- **WHAT YOU ARE ASKED TO DO**:
In the data below, find every line that has the string "test", and copy it.

- **THE DATA**:

··········

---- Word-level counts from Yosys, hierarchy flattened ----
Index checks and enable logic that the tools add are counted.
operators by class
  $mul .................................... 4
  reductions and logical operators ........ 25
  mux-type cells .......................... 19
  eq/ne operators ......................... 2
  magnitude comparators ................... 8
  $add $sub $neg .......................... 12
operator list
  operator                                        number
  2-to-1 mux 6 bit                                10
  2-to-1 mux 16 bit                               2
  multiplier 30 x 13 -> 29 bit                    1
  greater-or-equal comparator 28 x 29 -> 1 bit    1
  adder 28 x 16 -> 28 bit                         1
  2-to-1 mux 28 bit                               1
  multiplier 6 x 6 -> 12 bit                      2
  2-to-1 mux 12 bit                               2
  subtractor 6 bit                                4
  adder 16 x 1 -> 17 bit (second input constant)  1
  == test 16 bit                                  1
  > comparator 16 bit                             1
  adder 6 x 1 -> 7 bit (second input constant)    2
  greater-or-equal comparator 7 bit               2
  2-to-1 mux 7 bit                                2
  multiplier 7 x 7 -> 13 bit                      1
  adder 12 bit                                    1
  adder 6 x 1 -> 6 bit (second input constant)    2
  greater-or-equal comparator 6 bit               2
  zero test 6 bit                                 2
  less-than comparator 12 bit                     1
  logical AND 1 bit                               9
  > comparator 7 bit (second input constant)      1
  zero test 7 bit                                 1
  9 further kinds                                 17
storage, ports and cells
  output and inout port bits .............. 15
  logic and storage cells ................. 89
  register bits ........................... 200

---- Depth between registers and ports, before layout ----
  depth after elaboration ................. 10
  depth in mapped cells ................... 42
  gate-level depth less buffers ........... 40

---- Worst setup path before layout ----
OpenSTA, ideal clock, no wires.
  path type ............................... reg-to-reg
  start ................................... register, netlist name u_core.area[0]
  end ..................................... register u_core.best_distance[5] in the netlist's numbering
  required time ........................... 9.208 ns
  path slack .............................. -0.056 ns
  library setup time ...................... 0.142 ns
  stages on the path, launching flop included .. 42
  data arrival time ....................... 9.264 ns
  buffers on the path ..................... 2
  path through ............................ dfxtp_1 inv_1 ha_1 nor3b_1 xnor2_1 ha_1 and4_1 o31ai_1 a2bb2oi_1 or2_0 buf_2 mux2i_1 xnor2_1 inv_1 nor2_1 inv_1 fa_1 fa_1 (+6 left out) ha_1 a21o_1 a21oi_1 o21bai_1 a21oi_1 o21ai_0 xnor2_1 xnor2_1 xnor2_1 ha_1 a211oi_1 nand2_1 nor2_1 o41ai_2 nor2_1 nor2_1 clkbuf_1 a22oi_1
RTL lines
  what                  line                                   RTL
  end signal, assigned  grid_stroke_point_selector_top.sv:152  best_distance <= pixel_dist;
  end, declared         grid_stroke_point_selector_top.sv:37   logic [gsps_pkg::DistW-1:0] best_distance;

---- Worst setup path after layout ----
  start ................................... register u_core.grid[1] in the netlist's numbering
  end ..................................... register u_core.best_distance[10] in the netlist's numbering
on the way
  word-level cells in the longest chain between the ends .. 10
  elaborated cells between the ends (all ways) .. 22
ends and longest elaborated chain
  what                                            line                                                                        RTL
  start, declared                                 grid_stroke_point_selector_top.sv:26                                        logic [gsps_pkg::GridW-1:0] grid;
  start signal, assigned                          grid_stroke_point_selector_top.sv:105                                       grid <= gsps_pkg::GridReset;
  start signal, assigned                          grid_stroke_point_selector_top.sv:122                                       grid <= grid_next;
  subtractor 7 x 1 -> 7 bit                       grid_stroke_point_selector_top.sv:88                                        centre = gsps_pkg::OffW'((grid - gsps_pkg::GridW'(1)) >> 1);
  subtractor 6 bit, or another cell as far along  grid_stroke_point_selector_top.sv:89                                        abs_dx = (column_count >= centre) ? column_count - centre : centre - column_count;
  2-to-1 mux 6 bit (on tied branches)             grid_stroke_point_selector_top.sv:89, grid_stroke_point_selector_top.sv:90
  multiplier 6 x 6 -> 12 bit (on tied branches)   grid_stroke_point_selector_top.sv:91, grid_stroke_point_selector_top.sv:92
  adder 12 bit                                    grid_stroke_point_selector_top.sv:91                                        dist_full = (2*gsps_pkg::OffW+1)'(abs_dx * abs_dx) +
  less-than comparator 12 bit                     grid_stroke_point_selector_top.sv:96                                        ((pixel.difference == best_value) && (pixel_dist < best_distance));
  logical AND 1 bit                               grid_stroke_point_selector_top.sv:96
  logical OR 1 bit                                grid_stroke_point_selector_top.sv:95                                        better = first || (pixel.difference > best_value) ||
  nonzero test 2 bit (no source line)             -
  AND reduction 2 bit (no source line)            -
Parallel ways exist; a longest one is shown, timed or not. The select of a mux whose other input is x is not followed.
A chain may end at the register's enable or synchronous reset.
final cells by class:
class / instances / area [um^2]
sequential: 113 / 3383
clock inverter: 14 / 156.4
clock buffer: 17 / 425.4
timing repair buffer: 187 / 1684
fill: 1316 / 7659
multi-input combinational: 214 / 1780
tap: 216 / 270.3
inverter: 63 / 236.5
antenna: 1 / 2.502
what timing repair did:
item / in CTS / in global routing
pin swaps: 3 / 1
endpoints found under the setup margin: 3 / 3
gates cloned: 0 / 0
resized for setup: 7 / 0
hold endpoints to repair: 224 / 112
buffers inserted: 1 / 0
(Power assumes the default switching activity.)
$ cat config.mk
export PLATFORM = sky130hd
export DESIGN_NAME = tpm_pend_cell
export DESIGN_NICKNAME = d
export VERILOG_FILES = /design/src/rtl/timestamp_pair_matcher_top_assert.svh /design/src/rtl/tpm_pkg.sv /design/src/rtl/tpm_pend_cell.sv
export SDC_FILE = /design/constraint.sdc
export NUM_CORES = 1
export LEC_CHECK = 0
export BUFFER_PORTS_ARGS = -buffer_cell sky130_fd_sc_hd__buf_2
export CAP_MARGIN = 20
export CORE_AREA = 5 5 222 224
export DETAILED_ROUTE_END_ITERATION = 12
export DIE_AREA = 0 0 227 229
export GPL_ROUTABILITY_DRIVEN = 0
export PLACE_DENSITY_LB_ADDON = 0.15
export SYNTH_ARGS = -nofsm -noshare
export SYNTH_HDL_FRONTEND = slang
export SYNTH_SLANG_ARGS = --single-unit
$ cat constraint.sdc
create_clock -name i_clk -period 4 [get_ports i_clk]
set_input_delay 0.4 -clock i_clk [delete_from_list [all_inputs] [get_ports i_clk]]
set_output_delay 0.4 -clock i_clk [all_outputs]
set_load 0.01 [all_outputs]
$ cat src/rtl/timestamp_pair_matcher_top_assert.svh
`ifndef TIMESTAMP_PAIR_MATCHER_TOP_ASSERT_SVH
`define TIMESTAMP_PAIR_MATCHER_TOP_ASSERT_SVH

// check a condition on every clock edge outside reset
`define TPM_ASSERT_ALWAYS(lbl, cond, msg) \
    lbl: assert property (@(posedge i_clk) disable iff (!i_rst_n) (cond)) else $error(msg);

// check that a condition implies another in the same cycle
`define TPM_ASSERT_IMPLY(lbl, ante, cons, msg) \
    lbl: assert property (@(posedge i_clk) disable iff (!i_rst_n) (ante) |-> (cons)) \
        else $error(msg);

`endif

$ cat src/rtl/tpm_pkg.sv
package tpm_pkg;

    localparam int PEND_DEPTH = 16;
    localparam int DONE_DEPTH = 32;
    localparam int PEND_IDX_W = $clog2(PEND_DEPTH);
    localparam int DONE_IDX_W = $clog2(DONE_DEPTH);
    localparam int CNT_W      = $clog2(2 * PEND_DEPTH + 32);
    localparam int CFG_IDX_W  = 2;

    localparam logic [1:0] OP_RAW   = 2'd0;
    localparam logic [1:0] OP_FUSED = 2'd1;
    localparam logic [1:0] OP_FLUSH = 2'd2;
    localparam logic [1:0] OP_NONE  = 2'd3;

    localparam logic [1:0] CAUSE_MERGE    = 2'd0;
    localparam logic [1:0] CAUSE_MISMATCH = 2'd1;
    localparam logic [1:0] CAUSE_LATE     = 2'd2;
    localparam logic [1:0] CAUSE_NOFUSED  = 2'd3;

    localparam logic [CFG_IDX_W-1:0] REG_HOLDOFF  = 2'd0;
    localparam logic [CFG_IDX_W-1:0] REG_LIFETIME = 2'd1;
    localparam logic [CFG_IDX_W-1:0] REG_MAXPEND  = 2'd2;

    typedef struct packed {
        logic [1:0]  opcode;
        logic [63:0] stamp_key;
        logic [47:0] now_time;
        logic [15:0] item_handle;
        logic [15:0] point_count;
        logic [15:0] color_count;
    } t_in_word;

    typedef struct packed {
        logic [63:0] out_key;
        logic [15:0] raw_handle;
        logic [15:0] fused_handle;
        logic        fused_taken;
        logic [1:0]  cause;
        logic [47:0] wait_ticks;
        logic        last;
    } t_out_word;

    typedef struct packed {
        logic we;
        logic clr;
        logic drop_stale;
    } t_pend_ctl;

    typedef struct packed {
        logic [63:0] key;
        logic [47:0] info;
        logic [47:0] arrival;
        logic [47:0] aux;
    } t_pend_data;

    typedef struct packed {
        logic [63:0] key;
        logic [47:0] now;
        logic [31:0] holdoff;
    } t_pend_probe;

    typedef struct packed {
        logic        valid;
        logic [63:0] key;
        logic [47:0] info;
        logic [47:0] arrival;
        logic [47:0] aux;
        logic        due;
    } t_pend_view;

    typedef struct packed {
        logic we;
        logic prune;
    } t_done_ctl;

    typedef struct packed {
        logic [63:0] key;
        logic [47:0] expiry;
    } t_done_data;

    typedef struct packed {
        logic [63:0] key;
        logic [47:0] now;
    } t_done_probe;

    typedef struct packed {
        logic        valid;
        logic [63:0] key;
        logic [47:0] expiry;
    } t_done_view;

    function automatic logic [47:0] sat_add48(input logic [47:0] a, input logic [31:0] b);
        logic [48:0] s;
        s = {1'b0, a} + {17'd0, b};
        return s[48] ? '1 : s[47:0];
    endfunction

    function automatic logic [47:0] elapsed(input logic [47:0] from, input logic [47:0] to);
        return (to >= from) ? (to - from) : '0;
    endfunction

endpackage

$ cat src/rtl/tpm_pend_cell.sv
module tpm_pend_cell (
    input  logic                 i_clk,
    input  logic                 i_rst_n,
    input  tpm_pkg::t_pend_ctl   i_ctl,
    input  tpm_pkg::t_pend_data  i_wdata,
    input  tpm_pkg::t_pend_probe i_probe,
    input  logic                 i_hit_in,
    input  logic                 i_free_in,
    output tpm_pkg::t_pend_view  o_view,
    output logic                 o_hit_out,
    output logic                 o_free_out,
    output logic                 o_hit_first,
    output logic                 o_free_first
);
    import tpm_pkg::*;

    logic        r_valid;
    t_pend_data  r_data;
    logic        w_hit;
    logic        w_stale;

    assign w_hit   = r_valid && (r_data.key == i_probe.key);
    assign w_stale = r_valid && (i_probe.now >= r_data.arrival) &&
                     ((i_probe.now - r_data.arrival) >= {16'd0, i_probe.holdoff});

    assign o_hit_first  = w_hit && !i_hit_in;
    assign o_hit_out    = i_hit_in || w_hit;
    assign o_free_first = !r_valid && !i_free_in;
    assign o_free_out   = i_free_in || !r_valid;

    assign o_view.valid   = r_valid;
    assign o_view.key     = r_data.key;
    assign o_view.info    = r_data.info;
    assign o_view.arrival = r_data.arrival;
    assign o_view.aux     = r_data.aux;
    assign o_view.due     = r_valid && (i_probe.now >= r_data.aux);

    always_ff @(posedge i_clk) begin
        if (!i_rst_n) begin
            r_valid <= 1'b0;
        end else if (i_ctl.we) begin
            r_valid <= 1'b1;
        end else if (i_ctl.clr || (i_ctl.drop_stale && w_stale)) begin
            r_valid <= 1'b0;
        end
    end

    always_ff @(posedge i_clk) begin
        if (i_ctl.we) begin
            r_data <= i_wdata;
        end
    end

endmodule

··········

- **ANSWER BOX**:
  == test 16 bit                                  1
  zero test 6 bit                                 2
  zero test 7 bit                                 1
  nonzero test 2 bit (no source line)             -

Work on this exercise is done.